アイディアが膨らまされて、コンピュータの中で自律的な実験サイクルが始まります。

以降のプロセスではAiderがエレガントに使われていて面白いです。

Aiderについて: AI Pair Programming with LLM

Aiderのデモ。一言指示をしただけで意図を汲み取って、複数のファイルにまたがって適切にファイルを生成・編集してくれる汎用のAIエージェントツール

AiderはAI-Scientistと同じAIエージェントツールという枠に当てはまるツールだと思いますが、より汎用的かつプリミティブなAIエージェントツールです。（その代わり手の込んだものを作ろうとすると "今はまだ" 何度もインタラクションが必要）、本来デモにあるようにCLIツールとしてターミナルの中で対話的に使うツールです。ここまでなら、人気のあるCursorなども同様の機能を持っていると思いますが、AI-Scientistの中にはScripting aiderというAiderならではのプログラマブルな使い方で組み込まれています。

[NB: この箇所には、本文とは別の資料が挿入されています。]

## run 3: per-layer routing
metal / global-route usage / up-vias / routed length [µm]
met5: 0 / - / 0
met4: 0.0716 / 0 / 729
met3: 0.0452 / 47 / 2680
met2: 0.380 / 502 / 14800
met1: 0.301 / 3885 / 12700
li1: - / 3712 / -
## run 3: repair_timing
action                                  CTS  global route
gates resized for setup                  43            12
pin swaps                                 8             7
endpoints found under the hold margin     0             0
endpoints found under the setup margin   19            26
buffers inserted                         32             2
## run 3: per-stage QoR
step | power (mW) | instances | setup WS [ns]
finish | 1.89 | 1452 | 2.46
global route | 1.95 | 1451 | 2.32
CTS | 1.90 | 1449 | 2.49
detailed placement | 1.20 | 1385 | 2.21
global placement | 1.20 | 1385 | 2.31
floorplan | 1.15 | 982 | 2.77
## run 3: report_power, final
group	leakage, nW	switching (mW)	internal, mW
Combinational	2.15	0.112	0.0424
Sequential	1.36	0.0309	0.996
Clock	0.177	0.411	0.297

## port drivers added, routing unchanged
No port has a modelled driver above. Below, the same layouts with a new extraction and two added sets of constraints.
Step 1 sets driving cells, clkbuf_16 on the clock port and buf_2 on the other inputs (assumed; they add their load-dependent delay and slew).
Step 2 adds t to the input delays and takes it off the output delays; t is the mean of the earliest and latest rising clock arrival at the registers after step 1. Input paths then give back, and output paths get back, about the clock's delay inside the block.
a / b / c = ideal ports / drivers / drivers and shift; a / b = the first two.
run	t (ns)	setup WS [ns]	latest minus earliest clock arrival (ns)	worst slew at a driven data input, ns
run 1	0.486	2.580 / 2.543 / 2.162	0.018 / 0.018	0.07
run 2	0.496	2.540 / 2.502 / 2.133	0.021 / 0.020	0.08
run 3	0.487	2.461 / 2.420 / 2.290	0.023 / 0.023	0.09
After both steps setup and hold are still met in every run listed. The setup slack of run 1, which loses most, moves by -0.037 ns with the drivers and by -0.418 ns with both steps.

# AI-Scientistの中でAiderが使われている部分を抜粋したもの
from aider.coders import Coder

coder = Coder.create(
  main_model=main_model,
  fnames=fnames,
  io=io,
  stream=False,
  use_git=False,
  edit_format="diff",
)

next_prompt = coder_prompt.format(
  title=idea["Title"],
  idea=idea["Experiment"],
  max_runs=MAX_RUNS,
  baseline_results=baseline_results,
)

coder_out = coder.run(next_prompt)
print(coder_out)
if "ALL_COMPLETED" in coder_out:
    break

他のAIエージェントツールとの比較しながらAiderのポジションが気になる方はこちらの記事も参照ください。

AI-Scientistの中のAider

先ほどから実行している並列ソートアルゴリズムの比較というテーマだった時、それぞれのステップで実際にどのようなpromptが使われているかを取り上げてみます。

Code Implementation & Experimentation
コードの実装と実験

Aiderには事前に修正対象のファイル名を伝えておきます。このフェーズでは templates/parallel_sorting/experiment.py と同じディレクトリのplot.py、notes.txt (実際にはオリジナルが変更されないようにワーキングディレクトリにコピーされたもの)が指定されています。その上でAIーScientistはAiderに対して次のようにプロンプトを投げています。

Your goal is to implement the following idea: Comparing Parallel Sorting Algorithms: Performance Analysis across Different CPU Cores and Data Sizes.  
The proposed experiment is as follows: This experiment compares the performance of different parallel sorting algorithms (parallel merge sort, parallel quicksort) across varying data sizes and number of CPU cores. We use execution time as the primary evaluation metric..  
You are given a total of up to 5 runs to complete the necessary experiments. You do not need to use all 5.  
  
First, plan the list of experiments you would like to run. For example, if you are sweeping over a specific hyperparameter, plan each value you would like to test for each run.  
  
Note that we already provide the vanilla baseline results, so you do not need to re-run it.  
  
For reference, the baseline results are as follows:  
  
{'merge': {'training_time': 0.13898344948178246, 'eval_loss': 0, 'inference_time': 0.13898344948178246, 'kl_divergence': 0}, 'quick': {'training_time': 0.1187679336184547, 'eval_loss': 0, 'inference_time': 0.1187679336184547, 'kl_divergence': 0}}  
  
After you complete each change, we will run the command `python experiment.py --out_dir=run_i' where i is the run number and evaluate the results.  
YOUR PROPOSED CHANGE MUST USE THIS COMMAND FORMAT, DO NOT ADD ADDITIONAL COMMAND LINE ARGS.  
You can then implement the next thing on your list.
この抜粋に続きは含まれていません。